Panggilan masuk dari siapa, Sam? Dari istrimu di rumah?
"Iya, Ma. Ini Papa masih lembur. Sebentar lagi Papa pulang. Jangan lupa siapkan air hangat untuk mandi ya," kau berkata tenang seraya sesekali mencuri pandang ke arahku.
Aku menyisir rambutku yang kusut di depan cermin, pura-pura tidak mendengar percakapan kalian.
Cemburu? Bisa jadi. Tapi apa hakku mencemburuimu, Sam? Aku bukan siapa-siapa. Aku hanya wanita simpananmu. Yang kau inginkan sewaktu-waktu. Dan yang kau butuhkan setiap saat engkau mau.

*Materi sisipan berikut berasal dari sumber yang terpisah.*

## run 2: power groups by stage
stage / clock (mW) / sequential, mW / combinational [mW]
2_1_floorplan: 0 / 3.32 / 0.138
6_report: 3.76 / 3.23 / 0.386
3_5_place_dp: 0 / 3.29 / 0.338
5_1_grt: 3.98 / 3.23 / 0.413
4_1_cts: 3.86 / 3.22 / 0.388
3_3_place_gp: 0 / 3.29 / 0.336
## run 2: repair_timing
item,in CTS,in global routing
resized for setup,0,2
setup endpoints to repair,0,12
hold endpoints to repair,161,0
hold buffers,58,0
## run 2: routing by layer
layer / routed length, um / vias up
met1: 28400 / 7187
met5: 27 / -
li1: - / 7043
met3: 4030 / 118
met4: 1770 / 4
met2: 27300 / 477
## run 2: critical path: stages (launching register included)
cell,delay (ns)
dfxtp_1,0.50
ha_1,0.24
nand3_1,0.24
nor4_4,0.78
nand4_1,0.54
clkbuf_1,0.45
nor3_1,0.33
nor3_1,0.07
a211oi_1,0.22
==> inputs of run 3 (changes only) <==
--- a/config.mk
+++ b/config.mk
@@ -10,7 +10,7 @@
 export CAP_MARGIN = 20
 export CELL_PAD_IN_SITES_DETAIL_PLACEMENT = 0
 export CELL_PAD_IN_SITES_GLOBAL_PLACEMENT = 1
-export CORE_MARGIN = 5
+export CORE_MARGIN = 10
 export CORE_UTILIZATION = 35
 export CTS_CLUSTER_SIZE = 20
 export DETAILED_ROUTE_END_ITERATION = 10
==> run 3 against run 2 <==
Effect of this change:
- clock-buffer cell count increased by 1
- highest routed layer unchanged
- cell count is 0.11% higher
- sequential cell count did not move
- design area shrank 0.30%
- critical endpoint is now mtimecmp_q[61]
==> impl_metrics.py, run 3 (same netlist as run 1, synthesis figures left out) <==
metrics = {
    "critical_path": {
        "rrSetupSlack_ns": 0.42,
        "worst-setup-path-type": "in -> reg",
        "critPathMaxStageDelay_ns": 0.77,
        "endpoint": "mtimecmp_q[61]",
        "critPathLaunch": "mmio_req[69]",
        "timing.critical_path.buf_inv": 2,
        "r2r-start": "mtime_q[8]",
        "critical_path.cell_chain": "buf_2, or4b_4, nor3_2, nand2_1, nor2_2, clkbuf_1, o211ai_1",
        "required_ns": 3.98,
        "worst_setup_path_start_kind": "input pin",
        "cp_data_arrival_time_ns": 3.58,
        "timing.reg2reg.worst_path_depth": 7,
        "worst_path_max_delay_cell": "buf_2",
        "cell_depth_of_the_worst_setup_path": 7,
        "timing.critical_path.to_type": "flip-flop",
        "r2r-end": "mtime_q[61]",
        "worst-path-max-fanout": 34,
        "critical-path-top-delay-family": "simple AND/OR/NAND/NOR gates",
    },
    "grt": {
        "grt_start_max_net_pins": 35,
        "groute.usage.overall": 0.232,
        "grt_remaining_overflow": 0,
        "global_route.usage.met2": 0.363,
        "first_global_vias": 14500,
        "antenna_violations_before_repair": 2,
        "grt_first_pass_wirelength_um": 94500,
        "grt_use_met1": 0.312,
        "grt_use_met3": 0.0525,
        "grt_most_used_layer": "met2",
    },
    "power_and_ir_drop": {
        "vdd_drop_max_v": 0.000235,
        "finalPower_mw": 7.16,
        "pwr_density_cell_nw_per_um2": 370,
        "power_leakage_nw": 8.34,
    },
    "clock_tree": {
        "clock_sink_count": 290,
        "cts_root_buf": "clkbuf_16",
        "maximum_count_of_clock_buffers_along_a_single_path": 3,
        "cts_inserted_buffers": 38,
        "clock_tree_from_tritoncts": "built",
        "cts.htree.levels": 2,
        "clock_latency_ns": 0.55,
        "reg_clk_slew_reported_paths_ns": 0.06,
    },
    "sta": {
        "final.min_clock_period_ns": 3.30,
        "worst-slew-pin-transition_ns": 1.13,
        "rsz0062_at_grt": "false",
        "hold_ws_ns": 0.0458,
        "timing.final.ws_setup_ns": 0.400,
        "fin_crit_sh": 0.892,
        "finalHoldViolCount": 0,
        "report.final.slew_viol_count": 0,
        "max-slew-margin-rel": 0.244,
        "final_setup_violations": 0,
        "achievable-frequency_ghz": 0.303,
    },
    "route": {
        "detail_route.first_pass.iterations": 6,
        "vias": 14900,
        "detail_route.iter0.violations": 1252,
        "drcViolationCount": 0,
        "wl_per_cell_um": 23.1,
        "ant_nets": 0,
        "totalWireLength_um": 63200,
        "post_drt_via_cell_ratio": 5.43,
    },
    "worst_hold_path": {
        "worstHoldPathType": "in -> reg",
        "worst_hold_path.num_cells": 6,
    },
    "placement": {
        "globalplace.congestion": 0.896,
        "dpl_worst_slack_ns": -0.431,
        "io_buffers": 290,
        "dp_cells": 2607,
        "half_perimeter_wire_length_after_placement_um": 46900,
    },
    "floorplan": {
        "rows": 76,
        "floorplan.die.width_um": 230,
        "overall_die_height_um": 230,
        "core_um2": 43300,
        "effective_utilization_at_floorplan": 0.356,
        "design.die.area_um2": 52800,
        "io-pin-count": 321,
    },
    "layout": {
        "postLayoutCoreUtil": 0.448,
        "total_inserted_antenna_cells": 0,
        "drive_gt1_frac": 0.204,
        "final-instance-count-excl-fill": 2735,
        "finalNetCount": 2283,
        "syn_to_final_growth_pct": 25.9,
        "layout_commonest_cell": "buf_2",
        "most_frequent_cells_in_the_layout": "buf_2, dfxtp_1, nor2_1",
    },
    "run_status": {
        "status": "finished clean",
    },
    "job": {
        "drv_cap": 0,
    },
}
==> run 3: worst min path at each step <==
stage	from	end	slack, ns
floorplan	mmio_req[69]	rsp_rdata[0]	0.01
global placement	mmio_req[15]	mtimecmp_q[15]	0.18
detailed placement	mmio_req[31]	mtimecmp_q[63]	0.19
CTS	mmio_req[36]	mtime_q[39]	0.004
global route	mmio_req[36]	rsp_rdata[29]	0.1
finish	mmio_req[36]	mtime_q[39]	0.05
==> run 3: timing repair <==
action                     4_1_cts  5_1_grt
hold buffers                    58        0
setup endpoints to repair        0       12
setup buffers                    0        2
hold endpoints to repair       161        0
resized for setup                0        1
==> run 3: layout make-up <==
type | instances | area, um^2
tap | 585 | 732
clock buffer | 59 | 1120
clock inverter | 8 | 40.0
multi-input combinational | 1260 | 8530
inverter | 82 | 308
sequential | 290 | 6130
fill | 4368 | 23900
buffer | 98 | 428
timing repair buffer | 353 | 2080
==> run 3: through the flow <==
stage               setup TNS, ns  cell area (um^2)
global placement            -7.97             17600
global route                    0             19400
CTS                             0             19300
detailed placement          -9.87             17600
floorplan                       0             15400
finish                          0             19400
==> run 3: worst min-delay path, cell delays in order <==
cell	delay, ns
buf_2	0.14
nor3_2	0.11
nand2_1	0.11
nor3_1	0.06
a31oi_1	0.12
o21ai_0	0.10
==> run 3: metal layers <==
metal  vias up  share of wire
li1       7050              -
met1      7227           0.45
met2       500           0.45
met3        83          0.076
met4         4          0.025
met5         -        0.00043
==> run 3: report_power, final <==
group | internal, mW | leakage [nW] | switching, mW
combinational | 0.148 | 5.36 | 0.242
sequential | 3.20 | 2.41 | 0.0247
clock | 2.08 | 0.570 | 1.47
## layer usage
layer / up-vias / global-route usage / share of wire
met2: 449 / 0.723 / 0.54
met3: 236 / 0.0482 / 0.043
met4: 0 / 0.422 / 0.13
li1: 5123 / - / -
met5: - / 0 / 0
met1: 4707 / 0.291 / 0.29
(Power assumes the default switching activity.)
**config.mk**
```make
export PLATFORM = sky130hd
export DESIGN_NAME = if_stage
export DESIGN_NICKNAME = d
export VERILOG_FILES = /design/src/source/mips_pkg.sv /design/src/source/if_stage.sv
export SDC_FILE = /design/constraint.sdc
export NUM_CORES = 2
export LEC_CHECK = 0
export BUFFER_PORTS_ARGS = -buffer_cell sky130_fd_sc_hd__buf_2
export CAP_MARGIN = 0
export CELL_PAD_IN_SITES_DETAIL_PLACEMENT = 0
export CELL_PAD_IN_SITES_GLOBAL_PLACEMENT = 2
export CORE_MARGIN = 1
export CORE_UTILIZATION = 46
export DETAILED_ROUTE_END_ITERATION = 16
export GPL_ROUTABILITY_DRIVEN = 0
export MAX_ROUTING_LAYER = met4
export PLACE_DENSITY_LB_ADDON = 0.1
export SLEW_MARGIN = 40
export SYNTH_ARGS = -nofsm -noshare
export SYNTH_HDL_FRONTEND = slang
export SYNTH_SLANG_ARGS = --single-unit
```
**constraint.sdc**
```tcl
create_clock -name clk -period 3.8 [get_ports clk]
set_input_delay 0.57 -clock clk [delete_from_list [all_inputs] [get_ports clk]]
set_output_delay 0.57 -clock clk [all_outputs]
set_load 0.03 [all_outputs]
```
==> src/logic/mem_pkg.sv <==
package mem_pkg;

  // ******************************************************************
  // Access size
  // ******************************************************************

  // Size of a load or store.
  typedef enum logic [1:0] {
    ACCESS_BYTE = 2'b00,
    ACCESS_HALF = 2'b01,
    ACCESS_WORD = 2'b10
  } access_size_t;

  // ******************************************************************
  // Read latency
  // ******************************************************************

  // Cycles from an accepted read request to valid read data.
  localparam int MEM_LATENCY = 3;

  // Wide enough to hold MEM_LATENCY - 1.
  localparam int LAT_CNT_WIDTH = 2;

endpackage : mem_pkg

==> src/logic/mem_latency_timer.sv <==
`timescale 1ns/100ps

module mem_latency_timer
  import mem_pkg::*;
(
  input  logic clk_i,
  input  logic rst_i,
  input  logic start_i,
  output logic done_o
);

  logic [LAT_CNT_WIDTH-1:0] cnt_q;
  logic                     busy_q;

  always_ff @(posedge clk_i) begin
    if (!rst_i) begin
      busy_q <= 1'b0;
      cnt_q  <= '0;
    end else if (start_i) begin
      busy_q <= 1'b1;
      cnt_q  <= LAT_CNT_WIDTH'(MEM_LATENCY - 1);
    end else if (busy_q) begin
      // Count down, then drop busy after the done cycle.
      if (cnt_q == '0) begin
        busy_q <= 1'b0;
      end else begin
        cnt_q <= cnt_q - 1'b1;
      end
    end
  end

  // High for the single cycle in which the count sits at zero.
  assign done_o = busy_q && (cnt_q == '0);

endmodule : mem_latency_timer

==> config.mk <==
export PLATFORM = sky130hd
export DESIGN_NAME = mem_latency_timer
export DESIGN_NICKNAME = d
export VERILOG_FILES = /design/src/logic/mem_pkg.sv /design/src/logic/mem_latency_timer.sv
export SDC_FILE = /design/constraint.sdc
export NUM_CORES = 1
export LEC_CHECK = 0
export BUFFER_PORTS_ARGS = -buffer_cell sky130_fd_sc_hd__buf_4
export CORE_AREA = 4 4 41 43
export CTS_CLUSTER_DIAMETER = 150
export CTS_CLUSTER_SIZE = 12
export DETAILED_ROUTE_END_ITERATION = 6
export DIE_AREA = 0 0 45 47
export SETUP_SLACK_MARGIN = 0.05
export SYNTH_ARGS = -nofsm -noshare
export SYNTH_HDL_FRONTEND = slang
export SYNTH_SLANG_ARGS = --single-unit
==> constraint.sdc <==
create_clock -name clk_i -period 0.83 [get_ports clk_i]
set_clock_uncertainty 0.05 [all_clocks]
set_input_delay 0.0415 -clock clk_i [delete_from_list [all_inputs] [get_ports clk_i]]
set_output_delay 0.0415 -clock clk_i [all_outputs]
set_load 0.01 [all_outputs]
# After elaboration in Yosys (flattened, before gate mapping)
# Cells that the tools add are included.
[op_classes] n_addsub=1 muxes=6 reduce_logical=6 eq_ne=1 bitwise_logic=2
[op_table] operator="2-bit 2-to-1 mux" count=3
[op_table] operator="2-bit AND reduction" count=2
[op_table] operator="1-bit 2-to-1 mux" count=3
[op_table] operator="2-bit logical NOT" count=1
[op_table] operator="2-bit != test, second input constant" count=1
[op_table] operator="1-bit inverter" count=2
[op_table] operator="2-bit nonzero test" count=1
[op_table] operator="2-bit OR reduction" count=1
[op_table] operator="2-bit by 1-bit subtractor with 2-bit output, second input constant" count=1
[op_table] operator="1-bit logical AND" count=1
[totals] word_cells=19 register_bits=3 inputBits=3 out_inout_bits=1

# Logic depth before layout (Yosys ltp)
[depth] word_depth=4 depth_mapped=3 mapped_depth_nobuf=3

# Worst setup path after synthesis
# Ideal clock, no wire load.
[synth_path] path_type="flip-flop to flip-flop" from="register cnt_q[0]" to="register cnt_q[0]" arrival_ps=784 setup_slack_ps=-76 stages_incl_launch_ff=3 required_ps=708 period_less_slack_ps=906 setup_ps=72 path_buffers=0 cell_sequence="dfxtp_1 -> mux2_2 -> nor3b_2"
[synth_between] elab_chain_cells=3 elab_cells_between_ends=4 classes_between="add/sub: 1; bitwise: 1; reduce/logical: 2"
[synth_rtl] item="from (decl)" line_no="mem_latency_timer.sv:12" text="logic [LAT_CNT_WIDTH-1:0] cnt_q;"
[synth_rtl] item="from (signal assigned)" line_no="mem_latency_timer.sv:21" text="cnt_q <= LAT_CNT_WIDTH'(MEM_LATENCY - 1);"
[synth_rtl] item="from (signal assigned)" line_no="mem_latency_timer.sv:27" text="cnt_q <= cnt_q - 1'b1;"
[synth_rtl] item="branches (longest 3 deep; another with 2-bit by 1-bit subtractor with 2-bit output)"
# Parallel ways; which one is timed is not known.
# A chain may end at the register's enable or synchronous reset.

# Worst setup path in the final report
[layout_path] from="register cnt_q[0]" to="output port done_o"
[layout_between] elab_chain_cells=2
[layout_rtl] item="2-bit logical NOT" line_no="mem_latency_timer.sv:33" text="assign done_o = busy_q && (cnt_q == '0);"
[layout_rtl] item="1-bit logical AND" line_no="mem_latency_timer.sv:33"
[layout_rtl] item="to (decl)" line_no="mem_latency_timer.sv:9" text="output logic done_o"
# Every way passes these cells.

==> results by group <==
Run status
  – Status: finished, violations left
  – Violated checks: negative hold slack, negative setup slack

Clocking
  – Post-CTS Hold Buffers: 1
  – CTS Buffer Depth: 2
  – CTS clock-pin slew for the worst setup and hold paths: 0.04 ns
  – CTS tree: yes
  – H-tree levels: 1
  – Number of buffers created by CTS: 3
  – Clk root buf: clkbuf_4
  – Clk sinks: 3
  – Latest clock arrival within the worst-skew pair: around 0.23 ns

Min path
  – Hold Path Class: in2reg

Timing
  – Relative slew slack: 0.9331
  – WHS: -0.05911 ns
  – Tightest Pin Transition: about 0.1 ns
  – Min cycle time layout: 0.9643 ns
  – Final setup viols: 4
  – Setup TNS: -0.3476 ns
  – Post-route clock period utilization: 1.162
  – RSZ-0062 raised after global routing: yes
  – Highest attainable clock frequency: 1037 MHz
  – Final hold violations: 1
  – Max Slew Vio Count: 0
  – Worst setup margin: -0.1343 ns

Floorplanning
  – Die Width: 45 µm
  – Die Area: 2115 µm²
  – I/O pin cnt: 4
  – Num rows: 13
  – Core area: approximately 1300 µm²
  – Die Ht: 47 µm
  – Initial core utilization: 0.09519

Routing
  – Average wire per standard cell: just under 7 µm
  – Initial drt markers: 0
  – Wirelength, routed: 253 µm
  – DR vias/cell: 3.216
  – DRC violations left: 0
  – Antenna Nets Post-Route: 0
  – Detailed Routing Iterations Pass 1: 1
  – DR vias: around 120

Power and ir drop
  – Sequential power share: 0.340
  – Max IR drop VDD: 0.0008988 V
  – P_sw: about 100 µW
  – Combinational share of power: 0.136
  – Net Sw Frac: 0.2152
  – Part of the power in the clock network: 0.524
  – Pwr dens: 1873 nW/µm²
  – Static Leak: 0.09818 nW
  – P_int: roughly 380 µW

GRT
  – Global routing's busiest layer: met2
  – Met1 Usage GRT: 0.02955
  – GRT overflow: 0
  – Total track usage: 0.03318
  – Met2 usage: 0.05650
  – Met3 Use GR: 0.03448
  – Initial antenna violation count: 0
  – Largest net degree at the start of global routing: 5
  – Vias in the first global route: 129
  – First-pass GRT wire length: 476 µm

Synthesis
  – Post-synthesis sequential area ratio: 0.4848
  – Seq cells post-synth: 3
  – Syn nets: 15
  – Netlist Area Pre-Place: 123.9 µm²
  – Synth top area cells: dfxtp_1 (48%), o21a_1 (12%), nor3b_2 (10%)
  – Distinct cells, synth: 9
  – Synth warn: 0
  – Mean area per synthesized cell: between 10 and 15 µm²
  – Yosys top cell by area: dfxtp_1
  – Cells after Synth: 12
  – Post-synth top area share: 0.4848

Run
  – Max-cap violations: 0

Layout
  – Area Overhead vs Synth: 106.1%
  – Final cell count without fillers: 37
  – Most frequent cells in the layout: clkbuf_4 (3), buf_4 (3), o21a_1 (2), dfxtp_2 (2), buf_6 (2)
  – Number of fill cells: 148
  – # diodes: 0
  – Fin nets: 26
  – Layout cells sized above 1: 0.7727

Placed design
  – Final GP Congestion: 0.5804
  – # port buffers: 3
  – Dpl cells: 31

Worst setup path
  – Crit-path slowest cell: dfxtp_2
  – CP required: 0.74 ns
  – CP Max Fanout: 3
  – Worst setup SP type: flip-flop
  – Crit path capture type: output port
  – Worst path cell trace: nand2b_4 > nor2_4 > buf_6
  – Setup CP Type: reg2out
  – Crit-path max cell delay: between 0.3 and 0.4 ns
  – CP arrival: 0.87 ns
## state kept, by name (all words and copies together) (netlist names)
register,cells
busy_q,1
cnt_q,2
## critical path, delay by kind of cell, from the launching register on
kind,cells,cell delay [ns]
AND/OR/NAND/NOR,2,0.22
buffers and inverters,1,0.10
flip-flops,1,0.32
## synthesized netlist by cell type, drive strengths merged
cell type  number
dfxtp           3
o21a            2
a21oi           1
mux2            1
nand2           1
nand2b          1
nor2            1
nor2b           1
nor3b           1
## per-stage QoR
stage / utilization / hold WS [ns] / power, mW / setup slack (ns) / instance area, µm²
final: 0.1962 / -0.05911 / 0.4781 / -0.1343 / 255.2
after global routing: 0.1962 / -0.07056 / 0.5226 / -0.1871 / 255.2
after CTS: 0.1865 / -0.06296 / 0.4787 / -0.1747 / 242.7
after detailed placement: 0.1385 / 0.1694 / 0.2045 / -0.08830 / 180.2
after global placement: 0.1385 / 0.1711 / 0.2041 / -0.07563 / 180.2
after floorplan: - / 0.05353 / 0.1818 / -0.05418 / 131.4
## what timing repair did
| action | in CTS | in global routing |
|---|---|---|
| pin swaps | 3 | 3 |
| endpoints found under the hold margin | 3 | 1 |
| resized for setup | 5 | 3 |
| setup endpoints to repair | 4 | 4 |
| setup buffers | 1 | 0 |
## power by group through the flow
stage	combinational [mW]	sequential [mW]	clock, mW
6_report	0.0649	0.163	0.251
5_1_grt	0.0710	0.163	0.288
4_1_cts	0.0577	0.162	0.259
3_5_place_dp	0.0416	0.163	0
3_3_place_gp	0.0418	0.162	0
2_1_floorplan	0.0199	0.162	0
## per-layer routing
layer / up-vias / part of all wire
li1: 63 / -
met1: 52 / 0.45
met2: 4 / 0.48
met3: 0 / 0.071
met4: 0 / 0
met5: - / 0
## kinds of logic after synthesis
group              share of synthesized area
DFF                                   0.4849
AOI/OAI and AO/OA                     0.1615
and+or+nand+nor                       0.2626
muxes                                0.09090
## path summary, 6_finish.rpt
check / from / end / slack, ns / cells after the start
min reg2reg: cnt_q[0]$_SDFFE_PP0P_ / cnt_q[0]$_SDFFE_PP0P_ / 0.52 / 2
max: cnt_q[0]$_SDFFE_PP0P_ / done_o / -0.13 / 3
max reg2reg: busy_q$_SDFF_PN0_ / cnt_q[0]$_SDFFE_PP0P_ / -0.11 / 3
min: start_i / cnt_q[0]$_SDFFE_PP0P_ / -0.06 / 2
## layout make-up
cell class	count	area, µm²	share of cell area
Sequential cell	3	66.31	0.2598
Tap cell	15	18.77	0.07353
Timing Repair Buffer	6	55.05	0.2157
Multi-Input combinational cell	9	88.84	0.3480
Clock buffer	4	26.28	0.1029
Power figures use the tool's default switching activity.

Kukemasi barang-barangku. Kumasukkan ke dalam tas kecil berwarna hitam. Tas yang kubeli seharga satu buah mobil Avanza keluaran terbaru. Itupun uang hasil pemberian darimu, Sam. Yang kau kirim setiap bulan secara rutin ke nomor rekeningku.
Seharusnya, dengan semua fasilitas yang sudah kauberi aku tidak perlu menuntutmu apa-apa lagi, Sam. Untuk ukuran seorang perempuan yang hidup sendiri seperti aku, kukira semua yang kumiliki sudah lebih dari cukup.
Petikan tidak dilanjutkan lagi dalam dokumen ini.